RECORD SET |
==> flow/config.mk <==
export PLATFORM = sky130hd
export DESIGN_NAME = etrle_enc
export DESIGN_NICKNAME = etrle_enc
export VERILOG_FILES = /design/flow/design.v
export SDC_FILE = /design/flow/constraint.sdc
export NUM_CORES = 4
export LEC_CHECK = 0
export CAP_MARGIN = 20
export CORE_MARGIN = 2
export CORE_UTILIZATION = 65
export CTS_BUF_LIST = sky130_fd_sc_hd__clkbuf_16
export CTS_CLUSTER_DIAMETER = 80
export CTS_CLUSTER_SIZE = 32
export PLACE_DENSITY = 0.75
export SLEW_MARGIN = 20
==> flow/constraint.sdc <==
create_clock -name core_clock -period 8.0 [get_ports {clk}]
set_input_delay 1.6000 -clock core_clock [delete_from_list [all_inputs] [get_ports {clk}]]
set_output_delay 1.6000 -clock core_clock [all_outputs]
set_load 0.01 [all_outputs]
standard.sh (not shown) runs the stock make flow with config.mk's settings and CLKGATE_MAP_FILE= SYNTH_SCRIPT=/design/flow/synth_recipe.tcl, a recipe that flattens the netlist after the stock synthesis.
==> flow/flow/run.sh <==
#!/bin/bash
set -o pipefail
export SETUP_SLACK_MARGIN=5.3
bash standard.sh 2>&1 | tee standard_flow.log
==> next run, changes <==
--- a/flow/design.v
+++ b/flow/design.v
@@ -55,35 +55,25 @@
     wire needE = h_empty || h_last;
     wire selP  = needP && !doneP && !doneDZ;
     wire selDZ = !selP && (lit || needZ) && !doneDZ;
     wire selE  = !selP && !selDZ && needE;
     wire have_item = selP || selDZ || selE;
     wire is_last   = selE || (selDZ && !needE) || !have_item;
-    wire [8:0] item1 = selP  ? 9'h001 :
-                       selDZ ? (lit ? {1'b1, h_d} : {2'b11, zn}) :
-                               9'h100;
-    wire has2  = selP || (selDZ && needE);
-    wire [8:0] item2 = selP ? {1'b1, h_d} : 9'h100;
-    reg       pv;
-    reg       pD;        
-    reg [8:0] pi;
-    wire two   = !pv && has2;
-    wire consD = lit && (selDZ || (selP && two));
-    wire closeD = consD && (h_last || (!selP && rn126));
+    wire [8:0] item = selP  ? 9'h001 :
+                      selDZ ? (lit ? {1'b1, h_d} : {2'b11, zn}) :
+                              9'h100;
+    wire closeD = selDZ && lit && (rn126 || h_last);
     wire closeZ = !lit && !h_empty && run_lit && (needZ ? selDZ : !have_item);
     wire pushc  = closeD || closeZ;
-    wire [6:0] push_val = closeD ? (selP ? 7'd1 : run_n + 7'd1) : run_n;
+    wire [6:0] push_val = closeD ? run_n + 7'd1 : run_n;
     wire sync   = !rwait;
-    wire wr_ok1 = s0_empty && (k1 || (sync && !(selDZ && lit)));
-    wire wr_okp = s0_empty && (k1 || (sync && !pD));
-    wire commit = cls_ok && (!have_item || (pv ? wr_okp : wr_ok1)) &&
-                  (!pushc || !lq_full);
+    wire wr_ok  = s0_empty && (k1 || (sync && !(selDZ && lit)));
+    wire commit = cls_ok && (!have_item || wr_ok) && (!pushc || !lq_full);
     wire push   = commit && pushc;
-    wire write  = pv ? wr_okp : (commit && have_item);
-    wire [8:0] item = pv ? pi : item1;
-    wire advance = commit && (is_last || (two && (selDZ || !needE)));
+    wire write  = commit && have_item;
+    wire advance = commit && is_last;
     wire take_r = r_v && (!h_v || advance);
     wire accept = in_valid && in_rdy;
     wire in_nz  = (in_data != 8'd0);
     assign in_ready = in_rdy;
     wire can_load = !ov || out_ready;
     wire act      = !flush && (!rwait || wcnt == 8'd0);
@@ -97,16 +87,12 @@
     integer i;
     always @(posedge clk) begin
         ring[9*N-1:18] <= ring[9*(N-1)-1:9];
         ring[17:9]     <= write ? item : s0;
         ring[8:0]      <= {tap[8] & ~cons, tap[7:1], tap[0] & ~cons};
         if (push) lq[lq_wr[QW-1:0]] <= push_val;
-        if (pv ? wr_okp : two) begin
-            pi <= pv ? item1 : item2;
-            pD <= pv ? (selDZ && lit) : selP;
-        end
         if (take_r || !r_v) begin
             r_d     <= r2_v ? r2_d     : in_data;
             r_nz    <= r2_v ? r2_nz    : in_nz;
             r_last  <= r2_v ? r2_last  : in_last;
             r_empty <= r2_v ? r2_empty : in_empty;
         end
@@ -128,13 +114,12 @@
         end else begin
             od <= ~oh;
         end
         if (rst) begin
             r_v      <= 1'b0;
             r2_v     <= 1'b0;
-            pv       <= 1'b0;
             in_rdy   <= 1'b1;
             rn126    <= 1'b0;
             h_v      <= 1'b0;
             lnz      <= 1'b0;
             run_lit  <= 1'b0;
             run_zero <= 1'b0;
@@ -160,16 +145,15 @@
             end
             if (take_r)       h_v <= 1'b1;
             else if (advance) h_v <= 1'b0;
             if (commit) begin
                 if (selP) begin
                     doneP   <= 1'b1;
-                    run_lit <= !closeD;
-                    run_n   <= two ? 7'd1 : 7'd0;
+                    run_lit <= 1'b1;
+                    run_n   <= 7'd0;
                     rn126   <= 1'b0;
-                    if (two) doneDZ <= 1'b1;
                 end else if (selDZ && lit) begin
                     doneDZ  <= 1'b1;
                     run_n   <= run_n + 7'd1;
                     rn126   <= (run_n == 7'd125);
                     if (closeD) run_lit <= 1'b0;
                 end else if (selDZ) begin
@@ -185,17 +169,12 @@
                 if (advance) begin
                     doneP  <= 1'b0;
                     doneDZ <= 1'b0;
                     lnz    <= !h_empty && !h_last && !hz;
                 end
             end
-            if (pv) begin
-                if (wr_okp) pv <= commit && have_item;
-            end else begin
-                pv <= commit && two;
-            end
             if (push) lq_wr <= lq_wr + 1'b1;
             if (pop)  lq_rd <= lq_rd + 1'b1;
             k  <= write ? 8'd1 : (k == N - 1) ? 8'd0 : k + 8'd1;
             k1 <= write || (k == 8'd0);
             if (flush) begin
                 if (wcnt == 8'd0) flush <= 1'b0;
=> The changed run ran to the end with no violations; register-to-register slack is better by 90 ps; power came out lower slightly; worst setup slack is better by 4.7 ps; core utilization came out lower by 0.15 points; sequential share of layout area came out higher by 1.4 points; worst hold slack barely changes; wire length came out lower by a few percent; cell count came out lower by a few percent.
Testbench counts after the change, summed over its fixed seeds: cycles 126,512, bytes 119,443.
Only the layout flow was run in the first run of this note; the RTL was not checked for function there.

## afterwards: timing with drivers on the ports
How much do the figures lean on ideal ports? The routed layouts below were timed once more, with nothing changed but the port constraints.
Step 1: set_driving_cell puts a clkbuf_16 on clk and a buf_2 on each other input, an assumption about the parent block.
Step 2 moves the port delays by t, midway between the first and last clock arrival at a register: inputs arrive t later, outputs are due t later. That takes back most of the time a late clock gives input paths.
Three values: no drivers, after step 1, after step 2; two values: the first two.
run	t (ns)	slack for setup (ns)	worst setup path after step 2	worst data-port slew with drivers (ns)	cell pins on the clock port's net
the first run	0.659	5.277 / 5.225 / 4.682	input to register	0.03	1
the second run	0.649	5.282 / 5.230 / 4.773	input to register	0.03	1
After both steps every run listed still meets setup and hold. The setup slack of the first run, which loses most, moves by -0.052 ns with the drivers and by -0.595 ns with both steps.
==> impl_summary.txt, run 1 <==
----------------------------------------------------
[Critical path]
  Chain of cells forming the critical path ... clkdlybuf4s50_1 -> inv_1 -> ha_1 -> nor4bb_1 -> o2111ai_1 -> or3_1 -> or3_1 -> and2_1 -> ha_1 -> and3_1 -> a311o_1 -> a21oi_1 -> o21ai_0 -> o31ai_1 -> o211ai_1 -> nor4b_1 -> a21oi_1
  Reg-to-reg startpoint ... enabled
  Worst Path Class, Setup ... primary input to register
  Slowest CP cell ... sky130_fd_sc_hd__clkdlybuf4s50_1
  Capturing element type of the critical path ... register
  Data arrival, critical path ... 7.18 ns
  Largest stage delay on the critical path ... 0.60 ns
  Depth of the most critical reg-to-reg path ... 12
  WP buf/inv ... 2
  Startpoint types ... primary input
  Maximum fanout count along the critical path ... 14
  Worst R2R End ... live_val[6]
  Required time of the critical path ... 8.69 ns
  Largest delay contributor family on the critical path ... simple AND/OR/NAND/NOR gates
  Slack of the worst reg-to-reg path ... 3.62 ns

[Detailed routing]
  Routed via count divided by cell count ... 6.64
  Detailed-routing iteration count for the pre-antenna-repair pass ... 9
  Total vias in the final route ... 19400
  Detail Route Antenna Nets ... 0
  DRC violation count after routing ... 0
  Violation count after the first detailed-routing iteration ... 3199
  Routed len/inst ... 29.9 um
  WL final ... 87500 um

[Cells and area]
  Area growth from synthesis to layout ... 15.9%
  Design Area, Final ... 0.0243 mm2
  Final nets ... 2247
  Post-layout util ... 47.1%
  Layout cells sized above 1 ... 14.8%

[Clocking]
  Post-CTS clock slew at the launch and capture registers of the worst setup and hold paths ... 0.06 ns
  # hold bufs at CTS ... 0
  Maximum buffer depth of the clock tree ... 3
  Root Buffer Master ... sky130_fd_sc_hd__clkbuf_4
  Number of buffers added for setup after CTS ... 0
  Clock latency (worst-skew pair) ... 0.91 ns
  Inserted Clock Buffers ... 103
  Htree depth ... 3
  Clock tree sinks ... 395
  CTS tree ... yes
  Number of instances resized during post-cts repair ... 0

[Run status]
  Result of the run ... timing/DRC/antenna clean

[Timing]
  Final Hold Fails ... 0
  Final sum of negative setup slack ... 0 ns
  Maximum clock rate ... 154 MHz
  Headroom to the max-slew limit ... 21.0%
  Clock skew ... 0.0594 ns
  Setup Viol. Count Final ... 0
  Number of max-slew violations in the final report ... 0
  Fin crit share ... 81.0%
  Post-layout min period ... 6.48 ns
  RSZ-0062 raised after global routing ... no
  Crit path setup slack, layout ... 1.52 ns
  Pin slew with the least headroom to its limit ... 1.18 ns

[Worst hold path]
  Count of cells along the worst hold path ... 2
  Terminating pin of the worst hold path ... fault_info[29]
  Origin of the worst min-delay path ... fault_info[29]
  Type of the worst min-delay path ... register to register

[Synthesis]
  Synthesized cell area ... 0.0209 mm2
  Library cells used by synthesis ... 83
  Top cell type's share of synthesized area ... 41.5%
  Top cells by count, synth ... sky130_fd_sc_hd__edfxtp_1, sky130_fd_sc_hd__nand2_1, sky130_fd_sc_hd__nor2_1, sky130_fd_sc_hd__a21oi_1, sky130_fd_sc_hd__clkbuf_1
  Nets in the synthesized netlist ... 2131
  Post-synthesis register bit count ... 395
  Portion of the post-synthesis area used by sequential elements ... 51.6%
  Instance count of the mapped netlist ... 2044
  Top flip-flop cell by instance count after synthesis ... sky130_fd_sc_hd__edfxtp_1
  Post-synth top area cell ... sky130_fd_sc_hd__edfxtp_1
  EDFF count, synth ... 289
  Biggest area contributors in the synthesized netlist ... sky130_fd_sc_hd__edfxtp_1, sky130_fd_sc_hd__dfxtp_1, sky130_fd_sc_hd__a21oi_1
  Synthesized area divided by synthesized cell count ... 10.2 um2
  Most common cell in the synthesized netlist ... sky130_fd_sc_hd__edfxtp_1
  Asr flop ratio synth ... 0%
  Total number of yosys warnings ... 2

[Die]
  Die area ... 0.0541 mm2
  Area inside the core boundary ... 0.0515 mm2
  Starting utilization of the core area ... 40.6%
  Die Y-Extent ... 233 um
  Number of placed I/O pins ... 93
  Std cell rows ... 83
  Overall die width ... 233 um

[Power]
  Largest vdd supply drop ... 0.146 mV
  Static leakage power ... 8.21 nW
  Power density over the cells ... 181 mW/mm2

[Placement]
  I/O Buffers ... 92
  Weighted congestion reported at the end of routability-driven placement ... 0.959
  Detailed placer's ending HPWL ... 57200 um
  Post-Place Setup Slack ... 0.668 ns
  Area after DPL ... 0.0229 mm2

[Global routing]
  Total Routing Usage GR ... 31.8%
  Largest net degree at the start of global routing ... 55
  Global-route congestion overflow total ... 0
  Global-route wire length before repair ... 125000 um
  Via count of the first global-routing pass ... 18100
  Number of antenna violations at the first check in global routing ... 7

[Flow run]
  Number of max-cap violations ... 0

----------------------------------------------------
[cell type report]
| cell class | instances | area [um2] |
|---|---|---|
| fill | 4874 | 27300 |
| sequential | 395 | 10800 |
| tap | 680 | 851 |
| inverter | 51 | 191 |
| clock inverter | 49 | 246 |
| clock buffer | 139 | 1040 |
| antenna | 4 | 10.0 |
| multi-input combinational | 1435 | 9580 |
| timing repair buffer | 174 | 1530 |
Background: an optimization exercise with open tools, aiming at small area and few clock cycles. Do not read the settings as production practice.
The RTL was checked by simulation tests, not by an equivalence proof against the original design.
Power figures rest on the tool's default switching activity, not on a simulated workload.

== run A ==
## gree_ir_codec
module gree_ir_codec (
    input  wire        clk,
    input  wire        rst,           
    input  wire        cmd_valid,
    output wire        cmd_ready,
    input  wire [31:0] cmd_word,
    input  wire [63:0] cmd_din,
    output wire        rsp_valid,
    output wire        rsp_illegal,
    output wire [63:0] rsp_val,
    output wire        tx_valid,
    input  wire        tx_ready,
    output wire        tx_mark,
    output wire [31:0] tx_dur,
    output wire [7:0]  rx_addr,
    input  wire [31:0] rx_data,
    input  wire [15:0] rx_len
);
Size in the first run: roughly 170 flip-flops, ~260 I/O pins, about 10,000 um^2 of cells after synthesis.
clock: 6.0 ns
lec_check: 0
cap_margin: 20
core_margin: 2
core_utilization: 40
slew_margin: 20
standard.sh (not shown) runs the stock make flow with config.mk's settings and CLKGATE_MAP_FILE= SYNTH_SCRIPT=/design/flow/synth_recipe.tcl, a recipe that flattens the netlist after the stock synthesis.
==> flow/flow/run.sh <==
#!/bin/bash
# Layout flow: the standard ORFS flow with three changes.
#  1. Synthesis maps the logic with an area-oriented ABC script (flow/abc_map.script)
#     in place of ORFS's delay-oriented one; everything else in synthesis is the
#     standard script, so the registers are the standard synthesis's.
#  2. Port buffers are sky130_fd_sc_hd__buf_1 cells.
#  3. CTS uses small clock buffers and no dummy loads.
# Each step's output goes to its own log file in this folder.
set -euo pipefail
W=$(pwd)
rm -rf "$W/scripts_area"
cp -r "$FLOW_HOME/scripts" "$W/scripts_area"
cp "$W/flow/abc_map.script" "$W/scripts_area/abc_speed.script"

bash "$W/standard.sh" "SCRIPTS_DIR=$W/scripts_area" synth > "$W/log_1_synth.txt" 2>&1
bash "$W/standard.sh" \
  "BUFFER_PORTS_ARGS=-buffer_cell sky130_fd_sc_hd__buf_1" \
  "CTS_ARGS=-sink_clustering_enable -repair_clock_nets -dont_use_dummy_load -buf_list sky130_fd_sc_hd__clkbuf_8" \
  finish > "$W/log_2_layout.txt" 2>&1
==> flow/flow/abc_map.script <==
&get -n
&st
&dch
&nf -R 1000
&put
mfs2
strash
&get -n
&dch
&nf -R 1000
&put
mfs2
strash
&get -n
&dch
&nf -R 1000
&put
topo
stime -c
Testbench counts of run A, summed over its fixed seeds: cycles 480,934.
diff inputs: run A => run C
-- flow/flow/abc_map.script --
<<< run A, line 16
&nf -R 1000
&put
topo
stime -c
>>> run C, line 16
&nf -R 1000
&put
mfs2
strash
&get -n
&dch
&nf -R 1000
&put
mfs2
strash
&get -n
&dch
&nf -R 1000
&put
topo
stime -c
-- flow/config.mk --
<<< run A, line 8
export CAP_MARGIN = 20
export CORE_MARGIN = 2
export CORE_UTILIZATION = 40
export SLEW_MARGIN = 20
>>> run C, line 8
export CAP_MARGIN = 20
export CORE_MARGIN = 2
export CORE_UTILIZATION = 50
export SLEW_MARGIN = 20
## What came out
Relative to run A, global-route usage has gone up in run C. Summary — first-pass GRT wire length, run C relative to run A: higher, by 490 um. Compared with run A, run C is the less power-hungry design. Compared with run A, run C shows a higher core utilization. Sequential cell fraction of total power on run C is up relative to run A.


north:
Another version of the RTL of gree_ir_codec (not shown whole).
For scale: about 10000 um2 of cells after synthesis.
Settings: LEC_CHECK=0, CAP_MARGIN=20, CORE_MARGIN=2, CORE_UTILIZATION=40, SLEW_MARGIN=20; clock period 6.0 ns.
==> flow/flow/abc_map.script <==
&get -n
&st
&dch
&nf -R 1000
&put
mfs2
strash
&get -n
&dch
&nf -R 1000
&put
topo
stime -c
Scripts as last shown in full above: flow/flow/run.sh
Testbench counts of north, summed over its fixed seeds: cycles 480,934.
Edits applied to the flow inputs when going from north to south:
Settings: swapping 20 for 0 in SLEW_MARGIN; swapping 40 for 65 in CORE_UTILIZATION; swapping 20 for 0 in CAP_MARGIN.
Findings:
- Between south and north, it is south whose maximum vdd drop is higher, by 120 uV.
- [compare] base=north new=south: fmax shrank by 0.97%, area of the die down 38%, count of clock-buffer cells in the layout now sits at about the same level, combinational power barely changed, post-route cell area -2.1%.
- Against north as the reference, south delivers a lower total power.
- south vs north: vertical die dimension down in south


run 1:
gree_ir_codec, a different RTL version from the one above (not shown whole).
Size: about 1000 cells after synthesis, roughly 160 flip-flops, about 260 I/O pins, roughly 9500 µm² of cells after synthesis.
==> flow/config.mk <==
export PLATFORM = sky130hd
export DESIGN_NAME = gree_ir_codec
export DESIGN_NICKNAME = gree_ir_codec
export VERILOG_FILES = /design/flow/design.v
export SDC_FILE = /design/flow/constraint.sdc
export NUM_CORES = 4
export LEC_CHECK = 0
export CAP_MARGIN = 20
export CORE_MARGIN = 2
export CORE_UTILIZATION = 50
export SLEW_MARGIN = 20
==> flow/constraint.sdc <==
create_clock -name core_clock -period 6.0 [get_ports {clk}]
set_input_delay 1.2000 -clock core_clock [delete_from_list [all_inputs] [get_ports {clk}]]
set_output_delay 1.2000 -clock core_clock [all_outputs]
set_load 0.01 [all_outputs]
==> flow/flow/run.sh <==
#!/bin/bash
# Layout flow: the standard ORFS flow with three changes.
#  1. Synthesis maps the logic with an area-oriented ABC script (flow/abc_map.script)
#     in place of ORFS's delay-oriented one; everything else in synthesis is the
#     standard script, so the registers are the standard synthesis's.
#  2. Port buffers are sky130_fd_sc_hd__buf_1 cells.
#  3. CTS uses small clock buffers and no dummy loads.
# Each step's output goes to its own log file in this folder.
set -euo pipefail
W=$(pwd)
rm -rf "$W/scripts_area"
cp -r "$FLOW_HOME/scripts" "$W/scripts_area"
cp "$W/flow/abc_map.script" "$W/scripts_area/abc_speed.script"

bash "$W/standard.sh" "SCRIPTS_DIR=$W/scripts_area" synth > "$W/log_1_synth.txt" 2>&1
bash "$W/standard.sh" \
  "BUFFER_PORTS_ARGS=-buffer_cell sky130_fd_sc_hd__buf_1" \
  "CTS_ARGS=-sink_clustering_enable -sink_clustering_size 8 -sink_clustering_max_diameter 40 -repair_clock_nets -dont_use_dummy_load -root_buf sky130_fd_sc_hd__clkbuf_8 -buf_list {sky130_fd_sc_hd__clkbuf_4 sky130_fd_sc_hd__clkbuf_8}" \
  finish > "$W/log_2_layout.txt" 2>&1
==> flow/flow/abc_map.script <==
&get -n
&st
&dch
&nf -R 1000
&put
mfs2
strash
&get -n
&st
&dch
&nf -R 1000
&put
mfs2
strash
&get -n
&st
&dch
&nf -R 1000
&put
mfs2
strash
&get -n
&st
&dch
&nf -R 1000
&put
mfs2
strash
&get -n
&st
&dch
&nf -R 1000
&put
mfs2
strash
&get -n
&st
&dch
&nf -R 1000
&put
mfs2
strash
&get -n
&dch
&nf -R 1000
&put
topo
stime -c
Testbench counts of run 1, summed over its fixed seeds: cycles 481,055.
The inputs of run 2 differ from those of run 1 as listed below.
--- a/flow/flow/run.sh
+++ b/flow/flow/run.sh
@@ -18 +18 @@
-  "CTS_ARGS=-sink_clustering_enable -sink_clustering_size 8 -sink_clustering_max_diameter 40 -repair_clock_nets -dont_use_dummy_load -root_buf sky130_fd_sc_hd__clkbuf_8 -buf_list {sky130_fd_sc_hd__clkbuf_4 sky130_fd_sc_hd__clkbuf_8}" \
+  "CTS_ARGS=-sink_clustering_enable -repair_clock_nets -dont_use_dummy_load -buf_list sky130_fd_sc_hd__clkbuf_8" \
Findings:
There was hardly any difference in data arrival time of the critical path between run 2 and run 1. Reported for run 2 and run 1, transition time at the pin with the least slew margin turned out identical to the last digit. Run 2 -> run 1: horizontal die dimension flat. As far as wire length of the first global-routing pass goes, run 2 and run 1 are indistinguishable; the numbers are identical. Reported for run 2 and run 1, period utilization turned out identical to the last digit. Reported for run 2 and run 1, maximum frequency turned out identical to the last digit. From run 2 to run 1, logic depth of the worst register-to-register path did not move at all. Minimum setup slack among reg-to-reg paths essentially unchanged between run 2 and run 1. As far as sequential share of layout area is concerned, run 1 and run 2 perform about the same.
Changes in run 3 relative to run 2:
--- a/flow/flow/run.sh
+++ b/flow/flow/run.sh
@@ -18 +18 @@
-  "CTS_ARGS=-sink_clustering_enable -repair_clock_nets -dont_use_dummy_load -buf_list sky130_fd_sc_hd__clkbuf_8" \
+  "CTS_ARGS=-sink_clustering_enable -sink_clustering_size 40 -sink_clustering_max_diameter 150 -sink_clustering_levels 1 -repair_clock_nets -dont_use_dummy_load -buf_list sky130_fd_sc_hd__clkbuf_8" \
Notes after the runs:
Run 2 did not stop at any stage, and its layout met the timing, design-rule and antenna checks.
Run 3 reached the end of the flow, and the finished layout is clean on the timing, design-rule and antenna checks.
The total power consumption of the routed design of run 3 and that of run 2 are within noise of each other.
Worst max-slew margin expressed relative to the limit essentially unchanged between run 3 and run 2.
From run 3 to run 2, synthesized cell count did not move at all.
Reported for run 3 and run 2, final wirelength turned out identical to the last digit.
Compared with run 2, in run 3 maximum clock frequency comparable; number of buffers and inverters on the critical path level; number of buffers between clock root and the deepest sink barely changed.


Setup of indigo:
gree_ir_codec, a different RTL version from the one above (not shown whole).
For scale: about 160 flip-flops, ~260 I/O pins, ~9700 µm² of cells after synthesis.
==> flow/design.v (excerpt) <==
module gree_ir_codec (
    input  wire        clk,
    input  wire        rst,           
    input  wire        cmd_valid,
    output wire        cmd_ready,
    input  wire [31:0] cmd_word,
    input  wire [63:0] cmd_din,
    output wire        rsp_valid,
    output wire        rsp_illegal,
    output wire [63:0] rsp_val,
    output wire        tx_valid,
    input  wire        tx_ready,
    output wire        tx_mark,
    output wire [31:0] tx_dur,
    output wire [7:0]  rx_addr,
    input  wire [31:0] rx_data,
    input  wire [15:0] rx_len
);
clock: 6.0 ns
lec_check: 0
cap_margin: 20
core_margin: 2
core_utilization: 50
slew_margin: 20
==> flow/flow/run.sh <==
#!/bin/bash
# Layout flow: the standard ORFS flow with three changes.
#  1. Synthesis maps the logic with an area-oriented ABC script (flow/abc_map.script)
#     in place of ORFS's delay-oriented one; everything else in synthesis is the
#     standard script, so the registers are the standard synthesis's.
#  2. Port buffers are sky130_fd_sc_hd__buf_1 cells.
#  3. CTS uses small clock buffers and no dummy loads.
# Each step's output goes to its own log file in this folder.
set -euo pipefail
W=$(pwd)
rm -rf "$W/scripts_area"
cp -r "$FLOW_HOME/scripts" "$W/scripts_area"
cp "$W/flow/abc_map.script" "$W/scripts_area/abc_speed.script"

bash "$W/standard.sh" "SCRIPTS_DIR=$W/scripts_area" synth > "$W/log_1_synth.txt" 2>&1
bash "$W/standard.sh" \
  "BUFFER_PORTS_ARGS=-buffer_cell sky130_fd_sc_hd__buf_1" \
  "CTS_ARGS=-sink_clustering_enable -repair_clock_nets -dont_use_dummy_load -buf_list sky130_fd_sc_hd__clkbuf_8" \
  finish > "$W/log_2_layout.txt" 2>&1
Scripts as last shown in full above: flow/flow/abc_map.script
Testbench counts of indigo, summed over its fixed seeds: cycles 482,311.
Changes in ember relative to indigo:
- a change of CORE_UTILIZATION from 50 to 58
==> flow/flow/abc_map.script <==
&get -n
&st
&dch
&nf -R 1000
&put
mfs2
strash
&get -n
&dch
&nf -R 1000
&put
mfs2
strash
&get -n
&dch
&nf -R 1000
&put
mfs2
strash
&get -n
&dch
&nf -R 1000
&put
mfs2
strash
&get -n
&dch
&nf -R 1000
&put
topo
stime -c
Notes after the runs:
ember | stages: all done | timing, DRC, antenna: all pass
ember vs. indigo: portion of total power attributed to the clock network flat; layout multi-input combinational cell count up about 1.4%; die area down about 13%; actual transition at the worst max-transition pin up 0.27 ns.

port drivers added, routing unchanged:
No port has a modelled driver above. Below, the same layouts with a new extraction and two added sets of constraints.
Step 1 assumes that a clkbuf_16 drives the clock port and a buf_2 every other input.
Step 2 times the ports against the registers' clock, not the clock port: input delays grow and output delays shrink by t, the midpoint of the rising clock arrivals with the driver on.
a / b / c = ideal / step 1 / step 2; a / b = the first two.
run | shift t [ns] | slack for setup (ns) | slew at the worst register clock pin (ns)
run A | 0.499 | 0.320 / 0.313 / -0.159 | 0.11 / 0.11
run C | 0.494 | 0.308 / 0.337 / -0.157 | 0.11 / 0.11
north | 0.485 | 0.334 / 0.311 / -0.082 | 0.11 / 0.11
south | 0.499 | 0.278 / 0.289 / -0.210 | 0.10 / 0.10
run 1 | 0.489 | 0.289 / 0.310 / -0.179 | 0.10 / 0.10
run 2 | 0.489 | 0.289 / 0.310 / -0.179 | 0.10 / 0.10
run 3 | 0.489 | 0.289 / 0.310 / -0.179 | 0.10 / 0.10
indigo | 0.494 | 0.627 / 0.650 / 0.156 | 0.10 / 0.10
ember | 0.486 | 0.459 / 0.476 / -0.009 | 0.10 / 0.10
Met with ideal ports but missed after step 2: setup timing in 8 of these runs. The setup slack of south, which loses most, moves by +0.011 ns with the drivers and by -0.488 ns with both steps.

PROBLEM STATEMENT | Among the lines above, please find those with "pushc" and copy them.

EXERCISE RESPONSE |
     wire pushc  = closeD || closeZ;
-                  (!pushc || !lq_full);
+    wire commit = cls_ok && (!have_item || wr_ok) && (!pushc || !lq_full);
     wire push   = commit && pushc;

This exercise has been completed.